What if you’re suddenly moving from the California state-run Pre-existing Condition Insurance Plan (PCIP) into the federal PCIP, and you’re a kidney transplant?
You’re in luck.
“Authorization is not required for cornea or kidney transplants,” according to a PCIP benefit transition summary posted on the website of the California Managed Risk Insurance Board (MRMIB).
If you are a patient who’s getting some other type of transplant, such as a lung transplant or a liver transplant, then plan authorization is now required for those types of transplants, according to the summary.
A patient in that situation should call an 800 number and ask to speak to a transplant nurse.
“The nurse will request contact information for your current transplant coordinator to initiate transplant plans,” according to the summary.
MRMIB officials have posted that summary, along with other PCIP-related items, including a collection of PCIP-transition-related call center scripts, in a collection of documents that could be discussed at a board meeting set to start at 11 a.m. PDT Wednesday.

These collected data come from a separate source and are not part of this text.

File: config.mk
export PLATFORM = sky130hd
export DESIGN_NAME = apuf_eval_ctrl
export DESIGN_NICKNAME = d
export VERILOG_FILES = /design/src/rtl/apuf_pkg.sv /design/src/rtl/sync_2ff.sv /design/src/rtl/apuf_eval_ctrl.sv
export SDC_FILE = /design/constraint.sdc
export NUM_CORES = 1
export LEC_CHECK = 0
export CAP_MARGIN = 5
export CORE_ASPECT_RATIO = 1.2
export CORE_MARGIN = 3
export CORE_UTILIZATION = 50
export DETAILED_ROUTE_END_ITERATION = 16
export PLACE_DENSITY = 0.85
export SKIP_CTS_REPAIR_TIMING = 1
export SYNTH_ARGS = -nofsm -noshare
export SYNTH_HDL_FRONTEND = slang
export SYNTH_SLANG_ARGS = --single-unit
export TNS_END_PERCENT = 30
File: constraint.sdc
create_clock -name clk -period 3.2 [get_ports clk]
set_input_delay 0.64 -clock clk [delete_from_list [all_inputs] [get_ports clk]]
set_output_delay 0.64 -clock clk [all_outputs]
set_load 0.02 [all_outputs]
File: src/rtl/apuf_pkg.sv
// Shared defaults and FSM state type for the arbiter-PUF evaluation controller.
// No ports; imported by apuf_eval_ctrl.
package apuf_pkg;

  localparam int CHAL_W_DEF     = 22;
  localparam int N_EVAL_DEF     = 7;
  localparam int SETTLE_CYC_DEF = 8;

  typedef enum logic [2:0] {
    S_IDLE,
    S_ARM,
    S_FIRE,
    S_SAMPLE,
    S_DONE
  } state_t;

endpackage

File: src/rtl/sync_2ff.sv
// Two-flop synchronizer for the asynchronous arbiter output.
// Ports: clk, rst (sync, active-high), d (async in), q (synchronized out).
module sync_2ff (
  input  logic clk,
  input  logic rst,
  input  logic d,
  output logic q
);

  logic meta;

  always_ff @(posedge clk) begin
    if (rst) begin
      meta <= 1'b0;
      q    <= 1'b0;
    end else begin
      meta <= d;
      q    <= meta;
    end
  end

endmodule

File: src/rtl/apuf_eval_ctrl.sv
// Arbiter-PUF evaluation controller: latches a challenge, runs N_EVAL
// precharge/race/sample evaluations and majority-votes the response.
// Ports: clk, rst; chal_in/chal_valid/chal_ready (challenge in);
// puf_chal/puf_x/puf_y/puf_q (arbiter chain); resp_valid/resp_ready,
// resp_bit/resp_ones/resp_stable (voted response); busy.
module apuf_eval_ctrl
  import apuf_pkg::*;
#(
  parameter int CHAL_W     = CHAL_W_DEF,
  parameter int N_EVAL     = N_EVAL_DEF,
  parameter int SETTLE_CYC = SETTLE_CYC_DEF
) (
  input  logic                           clk,
  input  logic                           rst,
  input  logic [CHAL_W-1:0]              chal_in,
  input  logic                           chal_valid,
  output logic                           chal_ready,
  output logic [CHAL_W-1:0]              puf_chal,
  output logic                           puf_x,
  output logic                           puf_y,
  input  logic                           puf_q,
  output logic                           resp_valid,
  input  logic                           resp_ready,
  output logic                           resp_bit,
  output logic [$clog2(N_EVAL+1)-1:0]    resp_ones,
  output logic                           resp_stable,
  output logic                           busy
);

  localparam int CW = $clog2(N_EVAL+1);
  localparam int TW = $clog2(SETTLE_CYC);

  localparam logic [TW-1:0] T_LAST = TW'(SETTLE_CYC-1);
  localparam logic [TW-1:0] T_ONE  = TW'(1);
  localparam logic [CW-1:0] N_ALL  = CW'(N_EVAL);
  localparam logic [CW-1:0] N_HALF = CW'(N_EVAL/2);

  state_t        state;
  logic [TW-1:0] tmr;
  logic [CW-1:0] eval_cnt;
  logic [CW-1:0] ones_cnt;
  logic [CW-1:0] eval_nx;
  logic [CW-1:0] ones_nx;
  logic          fire_q;
  logic          q_s;

  sync_2ff u_sync (
    .clk (clk),
    .rst (rst),
    .d   (puf_q),
    .q   (q_s)
  );

  // One register launches both race inputs so they can never skew.
  assign puf_x = fire_q;
  assign puf_y = fire_q;

  assign eval_nx = eval_cnt + CW'(1);
  assign ones_nx = ones_cnt + CW'(q_s);

  always_ff @(posedge clk) begin
    if (rst) begin
      state       <= S_IDLE;
      tmr         <= '0;
      eval_cnt    <= '0;
      ones_cnt    <= '0;
      fire_q      <= 1'b0;
      puf_chal    <= '0;
      chal_ready  <= 1'b0;
      busy        <= 1'b0;
      resp_valid  <= 1'b0;
      resp_bit    <= 1'b0;
      resp_ones   <= '0;
      resp_stable <= 1'b0;
    end else begin
      unique case (state)
        S_IDLE: begin
          chal_ready <= 1'b1;
          if (chal_valid && chal_ready) begin
            puf_chal   <= chal_in;
            eval_cnt   <= '0;
            ones_cnt   <= '0;
            tmr        <= '0;
            chal_ready <= 1'b0;
            busy       <= 1'b1;
            state      <= S_ARM;
          end
        end
        S_ARM: begin
          if (tmr == T_LAST) begin
            tmr    <= '0;
            fire_q <= 1'b1;
            state  <= S_FIRE;
          end else begin
            tmr <= tmr + TW'(1);
          end
        end
        S_FIRE: begin
          if (tmr == T_LAST) begin
            tmr   <= '0;
            state <= S_SAMPLE;
          end else begin
            tmr <= tmr + TW'(1);
          end
        end
        // Two cycles give the synchronizer time to settle on the
        // arbiter decision before it is counted.
        S_SAMPLE: begin
          if (tmr == T_ONE) begin
            tmr      <= '0;
            fire_q   <= 1'b0;
            ones_cnt <= ones_nx;
            eval_cnt <= eval_nx;
            if (eval_nx == N_ALL) begin
              resp_valid  <= 1'b1;
              resp_bit    <= ones_nx > N_HALF;
              resp_ones   <= ones_nx;
              resp_stable <= (ones_nx == '0) ||
                             (ones_nx == N_ALL);
              state       <= S_DONE;
            end else begin
              state <= S_ARM;
            end
          end else begin
            tmr <= tmr + TW'(1);
          end
        end
        S_DONE: begin
          if (resp_ready) begin
            resp_valid <= 1'b0;
            busy       <= 1'b0;
            chal_ready <= 1'b1;
            state      <= S_IDLE;
          end
        end
        default: state <= S_IDLE;
      endcase
    end
  end

endmodule

---- After elaboration in Yosys (flattened, before gate mapping) ----
Index checks and enable logic that the tools add are counted.
storage, ports and cells
  bits in registers ....................... 45
  logic and storage cells ................. 78
  bits of input ports ..................... 27
operators by class
  reductions and logical operators ........ 19
  muxes and demuxes ....................... 27
  magnitude comparators ................... 1
  add/sub/neg operators ................... 3
  eq/ne operators ......................... 14
operators by type and width
  operator               count
  $mux W3                11
  $pmux W3 S5            1
  $eq A3 B3 Y1 const B   4
  $ne A2 B2 Y1 const B   6
  $pmux W3 S2            2
  $reduce_and A3 Y1      4
  $pmux W3 S3            1
  $mux W1                8
  $pmux W1 S2            4
  $reduce_bool A2 Y1     4
  $add A3 B1 Y3 const B  2
  $eq A3 B1 Y1 const B   2
  $eq A3 B2 Y1 const B   2
  $logic_not A3 Y1       2
  $reduce_and A2 Y1      3
  $reduce_and A5 Y1      1
  $reduce_and A4 Y1      1
  $add A3 B1 Y3          1
  $gt A3 B2 Y1 const B   1
  $reduce_bool A3 Y1     1
  $reduce_or A2 Y1       1
  $logic_and A1 B1 Y1    1
  $logic_or A1 B1 Y1     1

---- Logic depth before layout (Yosys ltp) ----
Gate-level depths: netlist of run 1.
  word-level depth ........................ 5
  gate-level depth with buffers ........... 7

---- By module ----
Synthesis of run 1 repeated with hierarchy kept, for this count alone.
second synthesis, totals
  cells, all modules ...................... 226
  area, all modules ....................... 1911.8 µm²
modules (own cells, without submodules)
  module          seq. area each (µm²)  cells an instance  area each (µm²)  times used
  apuf_eval_ctrl  860.8                 222                1859.3           1
  sync_2ff        40.0                  4                  52.6             1

---- Worst setup path after synthesis of run 1 ----
Ideal clock, no wire load.
  kind .................................... input port to flip-flop
  start point ............................. in chal_valid
  end point ............................... reg eval_cnt[2]
  required time ........................... 3.130 ns
  arrival time ............................ 1.610 ns
  cell stages on the path ................. 4
  path slack .............................. 1.520 ns
  cells stage by stage .................... and3b_1 -> a22oi_4 -> or4b_1 -> a21oi_1
between the ends
  cells in the longest elaborated chain, start to end .. 3
ends and longest elaborated chain
  element                             RTL line               RTL
  from (decl)                         apuf_eval_ctrl.sv:16   input logic chal_valid,
  $logic_and A1 B1 Y1                 apuf_eval_ctrl.sv:79   if (chal_valid && chal_ready) begin
  $ne A2 B2 Y1 (no source line)       -
  $reduce_and A3 Y1 (no source line)  -
  to (signal assigned)                apuf_eval_ctrl.sv:113  eval_cnt <= eval_nx;
  to (decl)                           apuf_eval_ctrl.sv:40   logic [CW-1:0] eval_cnt;
Every way passes these cells.
A chain may end at the register's enable or synchronous reset.

---- Worst setup path after layout of run 1 ----
Same ends and word-level chain as after synthesis.

==> reports/qor.yml, run 1 <==
floorplan:
  die_y_um: 73.9
  design.core.area_um2: 3660
  dieArea_um2: 4620
  core.rowCount: 24
  start_util_pct: 52.4
  dieWidth_um: 62.5
  io-pin-count: 59
route:
  vias: 1725
  firstDrtPassIters: 4
  drt-met1-wl_um: 1850
  drt_iter0_markers: 54
  routed-wl-met2_um: 2240
  drc: 0
  routed_via_density: 5.15
  antenna_left: 0
  top_layer: "met4"
  met3_length_um: 243
  routedWlPerCell_um: 13.1
  routed_wl_um: 4400
logic_synthesis:
  ys_ff_latch: 45
  synth_fa_ha_area_share_pct: 5.22
  synth_top_family_by_area: "simple AND/OR/NAND/NOR gates"
  yosys_warnings: 0
  synth_area_leaders: "dfxtp_1, nand2_1, a21oi_1"
  syn-cell-area_um2: 1920
  synthDominantCellAreaShare_pct: 47.0
  yosysSeqAreaShare_pct: 47.0
  synth_cell_types: 42
  synth_nets: 264
  synth_area_per_cell_um2: 8.38
  synth-xor-area-share_pct: 0.913
  synthMuxAreaShare_pct: 2.09
  yosysTopAreaCell: "dfxtp_1"
  synth_compound_area_share_pct: 16.7
  syn_inst: 229
  synth-simple-area-share_pct: 23.4
final_layout:
  final_common_cell: "clkdlybuf4s50_1"
  final_nets: 317
  layout-drive-gt1-share_pct: 5.30
  stdcell_area_um2: 2620
  antenna-diode-count: 0
  multi_input_comb_area_um2: 926
  area_growth_pct: 36.5
  layout_common_cells: "clkdlybuf4s50_1, nand2_1, dfxtp_1, a21oi_1, nor2_1"
  fillCellCount: 288
  regArea_um2: 901
timing:
  hold_viol: 0
  fin_tns_setup_ns: 0
  fin_crit_sh_pct: 63.0
  rsz0062_at_grt: "false"
  setup_viol: 0
  worstMarginPinSlew_ns: 0.508
  period_minus_slack_ns: 2.02
  report.final.slew_viol_count: 0
  skew_ns: 0.00234
  max_slew_margin_pct: 66.1
  setup_ws_ns: 1.18
  max_freq_mhz: 496
setup_path:
  critPathMaxFanout: 7
  startpoint_type: "input pin"
  startpoint: "chal_valid"
  r2r-start: "state[0]"
  cp-end-kind: "flip-flop"
  critical_path_class: "in -> reg"
  critPathRequiredTime_ns: 3.43
  cp.arrival_ns: 2.25
clock_network:
  htree_levels: 2
  clock_path_buffers: 2
  insertion_delay_ns: 0.30
  cts_root_buffer: "clkbuf_8"
  numCtsBuffers: 5
  cts_sinks: 45
  path_clk_slew_ns: 0.08
  cts_tree: "done"
placement:
  place_ws_ns: 0.874
  dp_hpwl_um: 3070
  io_buffers: 58
  place_area_um2: 2520
  gp_congestion: 0.861
pwr:
  peakVddDrop_v: 0.000377
  total_leakage_power_nw: 1.01
  power.density_nw_per_um2: 488
  p_clk_share_pct: 30.1
  power.internal_mw: 0.916
  switching_share_pct: 28.4
  p_switching_mw: 0.363
  p_comb_share_pct: 20.9
  seqPwrFrac_pct: 49.0
global_routing:
  overflow: 0
  grt_pass1_vias: 1650
  grt_pass1_wl_um: 7140
  grt_max_degree: 38
  grt_usage_pct: 19.6
  antenna_found_initial: 0
run:
  maxCapViolCount: 0
status:
  status: "completed"
worst_hold_path:
  hp-start: "u_sync.meta"
  hold_class: "reg -> reg"
final cells by class:
type / instances / share of cell area, %
multi-input cells: 163 / 35.4
flip-flops and latches: 45 / 34.4
repair buffers: 61 / 23.0
clock buffers: 7 / 3.68
well taps: 52 / 2.48
inverters: 6 / 0.860
clock inverters: 1 / 0.191
worst paths after layout:
| check | endpoint | slack, ns | cells after the start |
|---|---|---|---|
| worst max-delay path | eval_cnt[2] | 1.18 | 5 |
| worst min-delay path | u_sync.q | 0.44 | 1 |
| worst min register to register | u_sync.q | 0.44 | 1 |
| worst max register to register | eval_cnt[2] | 1.35 | 4 |
Yosys cell counts:
master     instances
or3_1              1
a31oi_1            2
a22oi_1            2
or2_2              1
and4_1             1
o31ai_1            1
and2_1             1
xnor2_1            1
nor4_1             1
clkbuf_1           7
nand3_1            3
nor3_1             5
nor3b_1            1
inv_1              6
a21oi_1           35
a211oi_1           1
buf_4              1
a2bb2oi_1          1
a41oi_1            1
nor4b_1            2
o21ai_1            1
nand2b_1           3
buf_2              7
mux2i_1            4
nor2_2             1
dfxtp_1           45
ha_1               8
xor2_1             1
nor2b_1            3
o21ai_0            4
nand2_1           55
nand3b_1           1
a22o_1             1
and3b_1            1
a22oi_4            1
and3_1             2
and3b_4            1
nor2_1            10
o211ai_1           2
and4b_1            1
or4b_1             1
o21a_1             2
power by group through the flow:
stage | clock network [mW] | registers (mW) | logic (mW)
final | 0.385 | 0.627 | 0.267
after detailed placement | 0 | 0.639 | 0.267
after CTS | 0.392 | 0.626 | 0.269
after floorplan | 0 | 0.660 | 0.132
after global placement | 0 | 0.637 | 0.263
after global routing | 0.411 | 0.632 | 0.291
state kept, by name, indices dropped and copies added (netlist names), 3 cells and up:
name and flops:
eval_cnt 3, state 3, ones_cnt 3, puf_chal 22, resp_ones 3, tmr 3
through the flow:
stage               utilization [%]  power [mW]  hold WS [ns]  instances
finish                         71.5        1.28         0.438        335
global route                   71.5        1.34         0.462        335
CTS                            71.5        1.29         0.440        335
detailed placement             68.7       0.906         0.420        327
global placement               68.7       0.901         0.423        327
floorplan                         -       0.792         0.414        229
kinds of logic (layout without fill, tap and decap cells):
family / count (synthesis) / count (layout)
AOI/OAI and AO/OA: 54 / 54
xor gates and xnor gates: 2 / 2
adders and majority gates: 8 / 8
buffers and inverters: 21 / 75
DFF: 45 / 45
muxes: 4 / 4
and+or+nand+nor: 95 / 95
routing by layer:
layer,vias up,global-route usage (%)
met3,5,7.19
li1,878,-
met4,0,8.33
met5,-,0
met2,45,35.0
met1,797,21.1
critical path, cell delays in order:
cell	delay [ns]
clkdlybuf4s50_1	0.50
and3b_1	0.28
a22oi_4	0.14
or4b_1	0.53
a21oi_1	0.16
Power figures use the tool's default switching activity.
==> inputs of run 2 (changes only) <==
CORE_UTILIZATION = 42   (was 50)
PLACE_DENSITY = 0.76   (was 0.85)
clock period = 1.84 ns   (was 3.2 ns; I/O delays follow)
==> run 2 against run 1 <==
Combinational power is 90% higher. Critical path depth decreased by 4. Clock power increased by 63%. Power increased by 73%. Register-to-register slack worse by 1.2 ns. Routed wire length decreased by 2.5%. Critical path type is now reg -> out. Critical endpoint is now chal_ready.
==> reports/qor.yml, run 2 (synthesized netlist as in run 1, its figures left out) <==
status:
  status: "completed"
final_layout:
  layout_common_cells: "clkdlybuf4s50_1, nand2_1, dfxtp_1, a21oi_1"
  largest_reg_flops: 22  # unchanged
  area_growth_pct: 40.0
  antenna-diode-count: 0  # unchanged
  final_nets: 325  # +2.5%
  final_common_cell: "clkdlybuf4s50_1"
  top_register: "puf_chal"
  layout-drive-gt1-share_pct: 7.59  # +2.3 points
setup_path:
  crit_chain: "clkdlybuf4s50_1"
  cp.arrival_ns: 1.33  # -0.92 ns
  r2r_end: "resp_ones[0]"
  reg2reg_slack_ns: 0.15  # -1.20 ns
  crit_path_max_incr_delay_ns: 0.64  # +0.11 ns
  ff2ff_path_depth: 5  # +1
  crit_family: "buffers and inverters"
  path_buf_inv: 1  # unchanged
  cp-end-kind: "primary output"
  startpoint_type: "flip-flop"
  r2r-start: "tmr[0]"
  critical_path_class: "reg -> out"
  critPathMaxFanout: 5  # -2
  crit_slowest_cell: "clkdlybuf4s50_1"
  critPathRequiredTime_ns: 1.47  # -1.96 ns
worst_hold_path:
  min_to: "u_sync.q"
  hold_class: "reg -> reg"
  hold_path_depth: 1  # unchanged
  hp-start: "u_sync.meta"
clock_network:
  insertion_delay_ns: 0.30  # about the same
  cts_root_buffer: "clkbuf_8"
  cts_tree: "done"
  htree_levels: 2  # unchanged
  numCtsBuffers: 5  # unchanged
  cts_sinks: 45  # unchanged
  clock_path_buffers: 2  # unchanged
  path_clk_slew_ns: 0.08  # about the same
global_routing:
  grt_usage_pct: 17.0  # -2.7 points
  overflow: 0  # unchanged
  grt_pass1_wl_um: 7080  # -0.87%
  grt_pass1_vias: 1586  # -3.9%
  antenna_found_initial: 0  # unchanged
  grt_max_degree: 24  # -37%
route:
  routed_via_density: 5.02  # -2.4%
  drc: 0  # unchanged
  firstDrtPassIters: 4  # unchanged
  vias: 1738  # +0.75%
  routedWlPerCell_um: 12.4  # -5.6%
  antenna_left: 0  # unchanged
  routed_wl_um: 4290  # -2.5%
  drt_iter0_markers: 74  # +37%
floorplan:
  dieWidth_um: 67.7  # +8.2%
  io-pin-count: 59  # unchanged
  core.rowCount: 26  # +8.3%
  die_y_um: 80.0  # +8.4%
  dieArea_um2: 5420  # +17%
  design.core.area_um2: 4330  # +18%
  start_util_pct: 44.3  # -8.0 points
pwr:
  power.density_nw_per_um2: 825  # +69%
  peakVddDrop_v: 0.000567  # +50%
  total_leakage_power_nw: 1.04  # +3.0%
  power.total_mw: 2.21  # +73%
placement:
  io_buffers: 58  # unchanged
  gp_congestion: 0.804  # -6.7%
  dp_hpwl_um: 3120  # +1.7%
timing:
  max_freq_mhz: 588
  setup_viol: 0  # unchanged
  hold_viol: 0  # unchanged
  report.final.slew_viol_count: 0  # unchanged
  rsz0062_at_grt: "false"
  period_minus_slack_ns: 1.70
  fin_crit_sh_pct: 92.4
  max_slew_margin_pct: 66.5  # +0.35 points
  worstMarginPinSlew_ns: 0.499  # -0.00927 ns
  skew_ns: 0.00772  # +0.00538 ns
  fin_tns_setup_ns: 0  # unchanged
run:
  maxCapViolCount: 0  # unchanged
[run 2: cell count changes in the layout (fill, tap and decap cells not counted), sizes merged]
cell,change
buf,+8
clkinv,-1
clkinvlp,+1
clkbuf,-1
[run 2: area by class of cell]
class,count,area [um2]
multi-input cells,163,926
repair buffers,69,676
clock buffers,6,82.6
flip-flops and latches,45,901
fillers,395,1640
clock inverters,1,7.51
well taps,56,70.1
inverters,6,22.5
[run 2: stage by stage]
step | setup WS, ns | hold slack [ns] | cells | utilization (%) | cell area, um2
6_report | 0.139 | 0.452 | 346 | 62.1 | 2690
5_1_grt | 0.00579 | 0.474 | 346 | 62.1 | 2690
4_1_cts | 0.127 | 0.457 | 346 | 62.1 | 2690
3_5_place_dp | -0.0830 | 0.441 | 339 | 60.0 | 2590
3_3_place_gp | -0.0659 | 0.421 | 339 | 60.0 | 2590
2_1_floorplan | 0.284 | 0.414 | 229 | - | 1920
[run 2: how the worst max path moves through the flow]
stage                     from            to  slack, ns  cells past startpoint
floorplan           chal_ready   eval_cnt[2]       0.28                      4
global placement    chal_valid   eval_cnt[2]      -0.07                      5
detailed placement  chal_valid   eval_cnt[2]      -0.08                      5
CTS                 chal_ready    chal_ready       0.13                      1
global route            tmr[0]  resp_ones[1]      0.006                      5
finish              chal_ready    chal_ready       0.14                      1
[run 2: report_power, final]
group | switching (mW) | internal, mW | leakage (nW)
clock | 0.329 | 0.297 | 0.0433
sequential | 0.0477 | 1.04 | 0.366
combinational | 0.258 | 0.248 | 0.636
total | 0.634 | 1.58 | 1.04
[run 2: routing by layer]
| layer | routed length, um | GRT usage [%] |
|---|---|---|
| met5 | 0 | 0 |
| met4 | 64 | 6.69 |
| met3 | 465 | 8.87 |
| met2 | 1890 | 25.2 |
| met1 | 1860 | 20.3 |
==> inputs of run 3 (changes only) <==
CORE_MARGIN = unset   (was 3)
==> run 3 against run 2 <==
Sequential power about the same. Sequential share of layout area decreased by 0.46 points. Flip-flop and latch count unchanged. Maximum frequency is 0.18% higher. Routed wire length decreased by 1.2%. First-iteration DRC count decreased by 20%. Global-route usage rose by 2.0 points. Power is 6.4% higher. Highest routed layer unchanged. Die area decreased by 11%. Final area grew 1.4%. Critical path depth did not move.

Drafters of the Patient Protection and Affordable Care Act of 2010 (PPACA) included the provision that created PCIP (often pronounced “P-sip”) in an effort to provide temporary emergency access to affordable health coverage for people with health problems who could not qualify for conventional commercial coverage in states that have been insurers to use medical underwriting in the individual health insurance market.
PPACA calls for insurers to begin providing health coverage without use of health status information in the sale or pricing process starting Jan. 1, 2014.